### AIM OF THE EXERCISE
For the entries below, the expected answer is the line with "flop2flop setup slack,-0.10,ns,-0.06 ns", the line with "detailed placement,idx_q[0],-0.20,5,op_ay[4]", and every line between them, exactly as written, and nothing more.

### THE DATA

______________________________

File: config.mk
export PLATFORM = sky130hd
export DESIGN_NAME = scalar_mult_ctrl
export DESIGN_NICKNAME = d
export VERILOG_FILES = /design/src/rtl/scalar_mult_ctrl.sv
export SDC_FILE = /design/constraint.sdc
export NUM_CORES = 1
export LEC_CHECK = 0
export CAP_MARGIN = 20
export CORE_MARGIN = 3
export CORE_UTILIZATION = 50
export CTS_BUF_LIST = sky130_fd_sc_hd__clkbuf_4
export CTS_CLUSTER_DIAMETER = 100
export DETAILED_ROUTE_END_ITERATION = 7
export PLACE_DENSITY = 0.95
export SYNTH_ARGS = -nofsm -noshare
export SYNTH_HDL_FRONTEND = slang
export SYNTH_SLANG_ARGS = --single-unit
File: constraint.sdc
create_clock -name clk -period 3.6 [get_ports clk]
set_clock_uncertainty 0.2 [all_clocks]
set_input_delay 0.54 -clock clk [delete_from_list [all_inputs] [get_ports clk]]
set_output_delay 0.54 -clock clk [all_outputs]
set_load 0.03 [all_outputs]
File: src/rtl/scalar_mult_ctrl.sv
// Control FSM for scalar point multiplication R = k*Q using MSB-first
// double-and-add; point arithmetic is delegated to a shared unit via op_req/op_ack.
`timescale 1ns/1ps
`ifndef DATAWIDTH
`define DATAWIDTH 8
`endif

module scalar_mult_ctrl #(
  parameter int unsigned DATAWIDTH = `DATAWIDTH
) (
  input  logic                 clk,
  input  logic                 rst,
  input  logic                 start,
  input  logic [DATAWIDTH-1:0] k,
  input  logic [DATAWIDTH-1:0] Qx,
  input  logic [DATAWIDTH-1:0] Qy,
  output logic                 busy,
  output logic                 done,
  output logic [DATAWIDTH-1:0] Rx,
  output logic [DATAWIDTH-1:0] Ry,
  output logic                 inf,
  output logic                 op_req,
  output logic                 op_sel,
  output logic [DATAWIDTH-1:0] op_ax,
  output logic [DATAWIDTH-1:0] op_ay,
  output logic [DATAWIDTH-1:0] op_bx,
  output logic [DATAWIDTH-1:0] op_by,
  input  logic                 op_ack,
  input  logic [DATAWIDTH-1:0] op_rx,
  input  logic [DATAWIDTH-1:0] op_ry,
  input  logic                 op_rinf
);

  localparam int unsigned IW = (DATAWIDTH > 1) ? $clog2(DATAWIDTH) : 1;

  typedef enum logic [2:0] {IDLE, SCAN, DBL, ADD, DONE} state_t;

  state_t               state_q, state_d;
  logic [DATAWIDTH-1:0] k_q, k_d;
  logic [DATAWIDTH-1:0] qx_q, qx_d, qy_q, qy_d;
  logic [DATAWIDTH-1:0] ax_q, ax_d, ay_q, ay_d;
  logic                 ainf_q, ainf_d;
  logic [IW-1:0]        idx_q, idx_d;
  logic                 busy_d, done_d, inf_d, op_req_d, op_sel_d;
  logic [DATAWIDTH-1:0] rx_d, ry_d;
  logic                 adv;

  // Operands come straight from the accumulator and latched Q, which only
  // change on the ack cycle, so they are stable while op_req is high.
  assign op_ax = ax_q;
  assign op_ay = ay_q;
  assign op_bx = qx_q;
  assign op_by = qy_q;

  always_comb begin
    state_d = state_q;
    k_d     = k_q;
    qx_d    = qx_q;
    qy_d    = qy_q;
    ax_d    = ax_q;
    ay_d    = ay_q;
    ainf_d  = ainf_q;
    idx_d   = idx_q;
    rx_d    = Rx;
    ry_d    = Ry;
    inf_d   = inf;
    adv     = 1'b0;

    case (state_q)
      IDLE: begin
        if (start) begin
          k_d     = k;
          qx_d    = Qx;
          qy_d    = Qy;
          ax_d    = '0;
          ay_d    = '0;
          ainf_d  = 1'b1;
          idx_d   = IW'(DATAWIDTH - 1);
          state_d = SCAN;
        end
      end
      SCAN: begin
        if (ainf_q) begin
          if (k_q[idx_q]) begin
            ax_d   = qx_q;
            ay_d   = qy_q;
            ainf_d = 1'b0;
          end
          adv = 1'b1;
        end else begin
          state_d = DBL;
        end
      end
      DBL: begin
        if (op_ack) begin
          ax_d   = op_rinf ? '0 : op_rx;
          ay_d   = op_rinf ? '0 : op_ry;
          ainf_d = op_rinf;
          if (k_q[idx_q]) state_d = ADD;
          else            adv     = 1'b1;
        end
      end
      ADD: begin
        if (op_ack) begin
          ax_d   = op_rinf ? '0 : op_rx;
          ay_d   = op_rinf ? '0 : op_ry;
          ainf_d = op_rinf;
          adv    = 1'b1;
        end
      end
      DONE: begin
        rx_d    = ainf_q ? '0 : ax_q;
        ry_d    = ainf_q ? '0 : ay_q;
        inf_d   = ainf_q;
        state_d = IDLE;
      end
      default: state_d = IDLE;
    endcase

    if (adv) begin
      if (idx_q == '0) begin
        state_d = DONE;
      end else begin
        idx_d   = idx_q - 1'b1;
        state_d = SCAN;
      end
    end

    // Handshake and status flags are registered from the next state.
    busy_d   = (state_d != IDLE);
    op_req_d = (state_d == DBL) || (state_d == ADD);
    op_sel_d = (state_d == ADD);
    done_d   = (state_q == DONE);
  end

  always_ff @(posedge clk or posedge rst) begin
    if (rst) begin
      state_q <= IDLE;
      k_q     <= '0;
      qx_q    <= '0;
      qy_q    <= '0;
      ax_q    <= '0;
      ay_q    <= '0;
      ainf_q  <= 1'b0;
      idx_q   <= '0;
      busy    <= 1'b0;
      done    <= 1'b0;
      Rx      <= '0;
      Ry      <= '0;
      inf     <= 1'b0;
      op_req  <= 1'b0;
      op_sel  <= 1'b0;
    end else begin
      state_q <= state_d;
      k_q     <= k_d;
      qx_q    <= qx_d;
      qy_q    <= qy_d;
      ax_q    <= ax_d;
      ay_q    <= ay_d;
      ainf_q  <= ainf_d;
      idx_q   <= idx_d;
      busy    <= busy_d;
      done    <= done_d;
      Rx      <= rx_d;
      Ry      <= ry_d;
      inf     <= inf_d;
      op_req  <= op_req_d;
      op_sel  <= op_sel_d;
    end
  end

endmodule

# Yosys cells after proc, flatten, opt, wreduce, memory -nomap -nowiden
# Cells that the tools add are included.
# W data, S select, Z words.
[totals]
reg_bits = 68
input_bits = 45
wordCells = 71
[classes]
add_sub_neg = 1
magnitude_cmp = 1
eq_ne = 10
n_mux = 35
reduce_logical = 9
[op_table]
columns = ["operator", "n"]
rows = [
  ["$mux W8", 11],
  ["$pmux W8 S3", 2],
  ["$mux W3", 10],
  ["$eq A3 B2 Y1 const B", 4],
  ["$pmux W3 S4", 1],
  ["$mux W1", 8],
  ["$logic_not A3 Y1", 2],
  ["$ne A2 B2 Y1 const B", 3],
  ["$pmux W1 S3", 2],
  ["$reduce_bool A3 Y1", 2],
  ["$reduce_and A5 Y1", 1],
  ["$lt A3 B4 Y1 const B", 1],
  ["$bmux W1 S3", 1],
  ["$eq A3 B1 Y1 const B", 1],
  ["$eq A3 B3 Y1 const B", 1],
  ["$reduce_and A3 Y1", 1],
  ["$sub A3 B1 Y3 const B", 1],
  ["$ne A2 B1 Y1 const B", 1],
  ["$reduce_and A2 Y1", 1],
  ["$reduce_or A2 Y1", 1],
  ["$logic_or A1 B1 Y1", 1],
]

# Logic depth before layout (Yosys ltp)
# Gate-level depths: netlist (run 1).
[depth]
ltp_word = 8
mapped_depth = 8

# Least setup slack after synthesis (run 1)
# Ideal clock, no wire load.
[synth_timing]
path_kind = "reg-to-reg"
start = "register state_q[2]"
end = "register k_q[4]"
setup_ps = 125
arrival_ps = 1798
slack_ps = 1477
stages_incl_launch_ff = 5
path_buffers = 2
period_less_slack_ps = 2123
cell_sequence = "dfrtp_1 > clkbuf_1 > nor4b_2 > buf_2 > mux2_2"
[synth_between]
elab_chain_len = 2
[synth_lines]
columns = ["element", "line", "source"]
rows = [
  ["start: declaration", "38", "state_t state_q, state_d;"],
  ["start signal: assignment", "154", "state_q <= state_d;"],
  ["$logic_not A3 Y1", "69", "case (state_q)"],
  ["$reduce_and A2 Y1 (no line)", "n/a", ""],
  ["end signal: assignment", "155", "k_q <= k_d;"],
  ["end: declaration", "39", "logic [DATAWIDTH-1:0] k_q, k_d;"],
]
# Every way passes these cells.
# A chain may end at the register's enable or synchronous reset.

# Worst setup path after layout (run 1)
[layout_timing]
start = "register idx_q[0]"
end = "register ay_q[2] (netlist: op_ay[2])"
[layout_between]
elab_chain_len = 4
[layout_lines]
columns = ["element", "line", "source"]
rows = [
  ["start: declaration", "43", "logic [IW-1:0] idx_q, idx_d;"],
  ["start signal: assignment", "161", "idx_q <= idx_d;"],
  ["$bmux W1 S3", "84", "if (k_q[idx_q]) begin"],
  ["$mux W1 (implied by the code)", "84", ""],
  ["$ne A2 B2 Y1 (no line)", "n/a", ""],
  ["$reduce_and A5 Y1 (no line)", "n/a", ""],
  ["end signal: assignment", "159", "ay_q <= ay_d;"],
  ["end: declaration", "41", "logic [DATAWIDTH-1:0] ax_q, ax_d, ay_q, ay_d;"],
]
# Every way passes these cells. The select of a mux whose other input is x is not followed.

==> qor.csv, run 1 <==
metric,value,unit
n_diodes,0,
Yosys reg bits,68,
Worst Hold Path EP,Rx[6],
Top Ports,98,
Post-synth ARST share,1.00,
status,completed,
post-CTS setup buffer count,0,
Hold Path Class,reg -> reg,
power share of the combinational group,0.548,
Register-to-Register Path Depth,5,
Pre-Repair DR Iteration Count,4,
area grow syn2layout,38.0,%
"count leader, synth",dfrtp_1,
Final min period,2.42,ns
drt drc,0,
"CTS clk-pin slew, worst paths",0.10,ns
Placer Congestion,0.934,
"Critical Path, Cell by Cell",mux2i_1 > mux4_2 > o21a_1 > nor2_8 > o22a_2,
CP max stage cell,mux4_2,
initial cell density of the core,0.528,
Max IR drop VDD,0.000592,V
Area contributors post-synth,"dfrtp_1 57%, mux2_2 9.1%, a221o_1 5.4%, nand2_1 4.8%, o21ai_0 3.6%",
clock buffer depth,2,
Slew Limit Headroom,0.364,
worst-path maximum fanout,17,
gr usage total,0.224,
Resize count post-CTS,0,
Setup-failing EPs final,0,
Final Hold Fails,0,
WL final,7430,µm
Die Ht,82.9,µm
CP Launch Type,flop,
Max Clk Rate,0.412,GHz
Slew Limit Fails,0,
clock power share,0.103,
Pint,2.27,mW
syn nets,297,
pin count of the biggest net entering global routing,42,
"Seq/Total Area, Yosys",0.575,
hold depth,2,
die area,6880,µm²
Pwr per Cell Area,974,nW/µm²
RSZ-0062 raised after global routing,no,
DP HPWL,5640,µm
CP top delay family,multiplexers,
Syn Area/Cell,11.8,µm²
worst reg2reg path startpoint,idx_q[0],
CTS root buf,clkbuf_4,
Worst Path Arrival,2.56,ns
Via density,5.71,
yosys warns,0,
IO buf count,97,
largest area contributor in the netlist,dfrtp_1,
Synth cell types,28,
total grt overflow,0,
Worst Tran Pin Value,0.948,ns
fin util,0.729,
"Top FF cell, synth",dfrtp_1,
critical path endpoint category,flop,
Sw Share,0.430,
Yosys top cell area share,0.575,
Final ANT Viol Nets,0,
first-pass GRT wire length,12400,µm
"EDFF count, synth",0,
commonest cells in the netlist,"68 x dfrtp_1, 38 x nand2_1, 24 x mux2_2",
hold path start,Rx[6],
layout cells sized above 1,0.178,
critical path type,reg -> reg,
setup tns final,0,ns
H-tree Lvls,3,
initial antenna violation count,0,
Post-Syn Instances,250,
overall power,3.98,mW
crit-path max cell delay,0.54,ns
CP Data Required Time,3.74,ns
Num Clock Sinks,68,
nets,392,
flop2flop setup slack,1.18,ns
Netlist Area Pre-Place,2960,µm²
period utilization,0.673,
Routed wire per std cell,17.7,µm
Leakage,1.73,nW
Die X,82.9,µm
sequential power share,0.349,
CP bufs+invs,0,
vias,2405,
std cell rows,27,
vias in the first global route,2449,
FF-to-FF End,op_ay[2],
hold-fix buffers at CTS,0,
drt first-iter violations,143,
CTS buffer count,9,
CTS tree,done,
Max Cap Violations,0,
core area,5610,µm²
"Clk Latency, worst-skew pair",0.40,ns
Psw,1.71,mW
Critical Path Stages,5,
[area by class of cell]
type | count | area (µm²)
clock inverters | 3 | 15.0
multi-input cells | 159 | 1150
well taps | 72 | 90.1
repair buffers | 101 | 1010
flip-flops and latches | 68 | 1700
clock buffers | 12 | 90.1
fillers | 398 | 1520
inverters | 6 | 22.5
[sequential cells by signal (all words and copies together) (netlist names)]
name     flops
inf          1
op_bx        8
Ry           8
Rx           8
op_by        8
op_req       1
op_ay        8
ainf_q       1
k_q          8
idx_q        3
op_ax        8
state_q      3
op_sel       1
done         1
busy         1
[cells by family (layout without fill, tap and decap cells)]
group           count (synthesis)  after routing  share of synthesized area
compound gates                 65             65                      0.167
mux                            30             30                      0.116
buf+inv                        23            122                     0.0401
fa+ha+maj                       2              2                    0.00845
flops                          68             68                      0.575
simple gates                   62             62                     0.0938
[routing by layer]
layer | track usage | up-vias | routed length, µm
li1 | - | 1092 | -
met1 | 0.272 | 1208 | 2920
met2 | 0.390 | 82 | 3920
met3 | 0.0377 | 23 | 340
met4 | 0.103 | 0 | 259
met5 | 0 | - | 0
[power groups by stage]
stage,clock network (mW),registers [mW],logic (mW)
3_3_place_gp,0,1.38,2.11
5_1_grt,0.459,1.43,2.33
2_1_floorplan,0,1.76,1.07
6_report,0.411,1.39,2.18
3_5_place_dp,0,1.40,2.19
4_1_cts,0.415,1.38,2.20
[how the worst max path moves through the flow]
| stage | to | startpoint |
|---|---|---|
| floorplan | Rx[0] | rst |
| global placement | op_ax[3] | op_rinf |
| detailed placement | op_ax[2] | op_rinf |
| CTS | op_ay[2] | idx_q[0] |
| global route | op_ay[5] | state_q[0] |
| finish | op_ay[2] | idx_q[0] |
[worst register-to-register path, stage by stage, from the launching register on]
cell and delay [ns]:
dfrtp_1 0.49, mux2i_1 0.16, mux4_2 0.54, o21a_1 0.45, nor2_8 0.33, o22a_2 0.19
[per-stage QoR]
step / instance area, µm² / cells / setup WS (ns) / hold WS (ns)
finish: 4090 / 421 / 1.18 / 0.295
global placement: 3980 / 406 / 1.21 / 0.261
CTS: 4090 / 421 / 1.16 / 0.299
global route: 4090 / 421 / 1.04 / 0.329
floorplan: 2960 / 250 / 1.15 / 0.280
detailed placement: 3980 / 406 / 1.14 / 0.278
[placed cells by master (no fill, tap or decap), drive strengths merged, types with 2 or more instances in the layout]
cell type and instances:
ha 2, o21a 2, inv 6, clkbuf 12
nor2 15, a21oi 6, nor3 4, clkdlybuf4s50 97
o21ai 22, buf 4, mux2 24, mux2i 5
dfrtp 68, or2 2, o22a 16, nand2b 2
a221o 16, clkinv 3, nand2 38
(Power assumes the default switching activity.)
==> run 2: changes to the inputs <==
Settings changed: CORE_UTILIZATION 50 to 43, PLACE_DENSITY 0.95 to 0.9.
Clock period 3.6 ns to 2 ns, I/O delays scaled along.
==> qor.csv, run 2 (synthesis gave the netlist of run 1 again) <==
metric,value,unit,change
status,finished with violations,,
violated checks,negative setup slack,,
Filler Cell Count,497,,+25%
"CTS clk-pin slew, worst paths",0.14,ns,+0.04 ns
CP Launch Type,flop,,
Slew Limit Fails,0,,unchanged
Final Hold Fails,0,,unchanged
Leakage,2.10,nW,+21%
CTS root buf,clkbuf_4,,
FF-to-FF End,op_ax[0],,
first-pass GRT wire length,11600,µm,-6.9%
Pwr per Cell Area,1770,nW/µm²,+81%
period utilization,1.02,,+0.349
Max Cap Violations,0,,unchanged
critical path endpoint category,flop,,
Worst Path Arrival,2.14,ns,-0.42 ns
Slew Limit Headroom,0.379,,+0.0147
die area,7920,µm²,+15%
worst reg2reg path startpoint,idx_q[0],,
pin count of the biggest net entering global routing,51,,+21%
flop2flop setup slack,-0.04,ns,-1.22 ns
Top Ports,98,,unchanged
"Clk Latency, worst-skew pair",0.41,ns,about the same
overall power,7.66,mW,+92%
gr usage total,0.194,,-0.0307
IO buf count,97,,unchanged
Setup-failing EPs final,17,,+17
total grt overflow,0,,unchanged
Routed wire per std cell,16.7,µm,-5.4%
CTS buffer count,9,,unchanged
Reg area,1700,µm²,+0.15%
hold-fix buffers at CTS,0,,unchanged
Max Clk Rate,0.489,GHz,+19%
RSZ-0062 raised after global routing,yes,,
Die X,89.0,µm,+7.3%
Via density,5.37,,-6.0%
Num Clock Sinks,68,,unchanged
drt first-iter violations,124,,-13%
Placer Congestion,0.850,,-9.0%
worst slack at placement,-0.211,ns,-1.35 ns
WHS,0.0883,ns,-0.206 ns
drt drc,0,,unchanged
Die Ht,89.0,µm,+7.3%
std cell rows,29,,+7.4%
H-tree Lvls,3,,unchanged
area occupied by multi-input gates,1210,µm²,+5.0%
placed cells,421,,+3.7%
n_diodes,0,,unchanged
initial cell density of the core,0.456,,-0.0721
setup tns final,-0.492,ns,-0.492 ns
nets,404,,+3.1%
core area,6490,µm²,+16%
Hold Path Class,in -> async,,
CTS tree,done,,
Register-to-Register Path Depth,5,,unchanged
initial antenna violation count,0,,unchanged
critical path type,reg -> reg,,
Final min period,2.04,ns,-0.380 ns
Pre-Repair DR Iteration Count,4,,unchanged
vias in the first global route,2308,,-5.8%
DP HPWL,5370,µm,-4.8%
"non-filler cells, final",439,,+4.3%
Max IR drop VDD,0.00101,V,+70%
area grow syn2layout,46.4,%,
WL final,7340,µm,-1.3%
Final ANT Viol Nets,0,,unchanged
clock buffer depth,2,,unchanged
"commonest non-fill, non-tap cell in the layout",dfrtp_1,,
CP Data Required Time,2.10,ns,-1.64 ns
Final WS setup,-0.0439,ns,-1.22 ns
vias,2357,,-2.0%
layout cells sized above 1,0.240,,+0.0627
worst-path maximum fanout,16,,-1
Worst Tran Pin Value,0.926,ns,-0.0220 ns
"commonest non-fill, non-tap cells in the layout","66 x dfrtp_1, 52 x clkdlybuf4s50_1, 38 x nand2_1",,
[run 2: changes by cell type in the layout (fill, tap and decap cells not counted), sizes merged, moves of 3 or more]
cell           before  now
clkdlybuf4s50      97   52
dlygate4sd2         0   32
dlymetal6s2s        0   13
buf                 4   15
clkbuf             12    9
clkinv              3    0
clkinvlp            0    3
inv                 6    9
[run 2: repair_timing]
| action | CTS | global route |
|---|---|---|
| pin swaps | 2 | 8 |
| buffers inserted | 1 | 0 |
| endpoints found under the setup margin | 51 | 38 |
| resized for setup | 41 | 25 |
| gates cloned | 1 | 0 |
[run 2: worst max-delay path: stages (launching register included)]
cell     delay [ns]
dfrtp_2        0.48
mux2i_1        0.14
mux4_2         0.52
o21a_4         0.27
buf_12         0.16
o22a_2         0.18
[run 2: report_power, final]
group          switching [mW]  total, mW  internal (mW)
Clock                   0.538      0.936          0.398
Combinational            2.30       4.26           1.96
Sequential              0.488       2.46           1.97
[run 2: area by class of cell]
| class | instances | share of cell area |
|---|---|---|
| Clock buffer | 9 | 0.0156 |
| Clock inverter | 7 | 0.0185 |
| Inverter | 6 | 0.00606 |
| Multi-Input combinational cell | 160 | 0.279 |
| Sequential cell | 68 | 0.393 |
| Tap cell | 77 | 0.0222 |
| Timing Repair Buffer | 112 | 0.265 |
[run 2: worst max path at each step]
stage | startpoint | end | slack [ns]
after floorplan | idx_q[0] | op_ax[0] | -0.03
after CTS | idx_q[0] | op_ax[0] | -0.05
after detailed placement | op_rinf | op_ax[0] | -0.21
final | idx_q[0] | op_ax[0] | -0.04
after global placement | op_rinf | op_ay[6] | -0.18
after global routing | idx_q[0] | op_ax[6] | -0.12
[run 2: per-layer routing]
| layer | vias to the layer above | track usage | part of all wire |
|---|---|---|---|
| met1 | 1150 | 0.253 | 0.42 |
| met5 | - | 0 | 0 |
| met4 | 0 | 0.0744 | 0.017 |
| met2 | 79 | 0.307 | 0.49 |
| li1 | 1117 | - | - |
| met3 | 11 | 0.0571 | 0.069 |
[run 2: through the flow]
| stage | cell area, µm² | utilization |
|---|---|---|
| floorplan | 2980 | - |
| CTS | 4270 | 0.657 |
| finish | 4340 | 0.668 |
| detailed placement | 4120 | 0.634 |
| global placement | 4120 | 0.634 |
| global route | 4340 | 0.668 |
==> run 3: changes to the inputs <==
Settings changed: CORE_ASPECT_RATIO from default to 2.
==> qor.csv, run 3 (synthesis gave the netlist of run 1 again) <==
metric,value,unit,change
Pre-Repair DR Iteration Count,4,,unchanged
worst reg2reg path startpoint,idx_q[0],,
pin count of the biggest net entering global routing,36,,-29%
Setup-failing EPs final,19,,+2
total grt overflow,0,,unchanged
layout cells sized above 1,0.234,,-0.00617
"Clk Latency, worst-skew pair",0.41,ns,about the same
initial antenna violation count,0,,unchanged
area grow syn2layout,47.0,%,
FF-to-FF End,idx_q[0],,
vias,2441,,+3.6%
critical path endpoint category,flop,,
crit-path max cell delay,0.53,ns,about the same
Register-to-Register Path Depth,7,,+2
CTS tree,done,,
first-pass GRT wire length,12000,µm,+3.6%
violated checks,negative setup slack,,
IO buf count,97,,unchanged
status,finished with violations,,
Num Clock Sinks,68,,unchanged
RSZ-0062 raised after global routing,yes,,
CTS root buf,clkbuf_4,,
Worst Path Arrival,2.24,ns,+0.10 ns
Placer Congestion,0.952,,+12%
Die Ht,123,µm,+39%
initial cell density of the core,0.444,,-0.0122
Slew Limit Headroom,0.418,,+0.0385
Final ANT Viol Nets,0,,unchanged
Max Clk Rate,0.476,GHz,-2.7%
nets,405,,+0.25%
Top Ports,98,,unchanged
worst-path maximum fanout,6,,-10
"commonest non-fill, non-tap cell in the layout",dfrtp_1,,
drt drc,0,,unchanged
placement-stage cell area,4120,µm²,about the same
"Critical Path, Cell by Cell",mux2i_1 > mux4_2 > buf_6 > o221ai_4 > buf_6 > nor2_4 > a21oi_2,,
Leakage,2.17,nW,+3.5%
CP Data Required Time,2.14,ns,+0.04 ns
Max IR drop VDD,0.000945,V,-6.0%
gr usage total,0.202,,+0.00848
Die X,64.7,µm,-27%
hold-fix buffers at CTS,0,,unchanged
clock buffer depth,2,,unchanged
CP Launch Type,flop,,
Filler Cell Count,542,,+9.1%
overall power,7.58,mW,-1.0%
Final min period,2.10,ns,+0.0565 ns
Final Instance Area,4350,µm²,+0.40%
vias in the first global route,2569,,+11%
DP HPWL,5820,µm,+8.4%
WL final,7680,µm,+4.7%
Pwr per Cell Area,1740,nW/µm²,-1.4%
critical path type,reg -> reg,,
std cell rows,42,,+45%
Slew Limit Fails,0,,unchanged
Via density,5.41,,+0.81%
drt first-iter violations,87,,-30%
die area,7980,µm²,+0.77%
CP max stage cell,mux4_2,,
Hold Path Class,in -> async,,
Routed wire per std cell,17.0,µm,+2.0%
WHS,0.0347,ns,-0.0535 ns
"commonest non-fill, non-tap cells in the layout","67 x dfrtp_1, 48 x clkdlybuf4s50_1, 38 x nand2_1",,
H-tree Lvls,3,,unchanged
fin util,0.652,,-0.0153
worst slack at placement,-0.201,ns,+0.00954 ns
Worst Tran Pin Value,0.869,ns,-0.0574 ns
core area,6670,µm²,+2.8%
Final WS setup,-0.100,ns,-0.0565 ns
most frequent cell on the critical path,buf_6,,
Max Cap Violations,0,,unchanged
CTS buffer count,9,,unchanged
"CTS clk-pin slew, worst paths",0.11,ns,-0.03 ns
Final Hold Fails,0,,unchanged
flop2flop setup slack,-0.10,ns,-0.06 ns
n_diodes,0,,unchanged
period utilization,1.05,,+0.0283
==> run 3: worst max-delay path by stage <==
stage,startpoint,slack (ns),cells past startpoint,endpoint
detailed placement,idx_q[0],-0.20,5,op_ay[4]
global route,idx_q[0],-0.16,7,idx_q[0]
global placement,op_ack,-0.18,5,op_ay[7]
floorplan,idx_q[0],-0.03,8,op_ax[0]
finish,idx_q[0],-0.10,7,idx_q[0]
CTS,idx_q[0],-0.09,7,idx_q[0]
==> run 3: routing by layer <==
| metal | wire length (µm) | vias to the layer above | global-route usage |
|---|---|---|---|
| met5 | 0 | - | 0 |
| met4 | 522 | 0 | 0.150 |
| met3 | 434 | 45 | 0.0591 |
| met2 | 4210 | 98 | 0.360 |
| met1 | 2520 | 1177 | 0.191 |
| li1 | - | 1121 | - |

______________________________

### RESULT OF THIS TASK
flop2flop setup slack,-0.10,ns,-0.06 ns
n_diodes,0,,unchanged
period utilization,1.05,,+0.0283
==> run 3: worst max-delay path by stage <==
stage,startpoint,slack (ns),cells past startpoint,endpoint
detailed placement,idx_q[0],-0.20,5,op_ay[4]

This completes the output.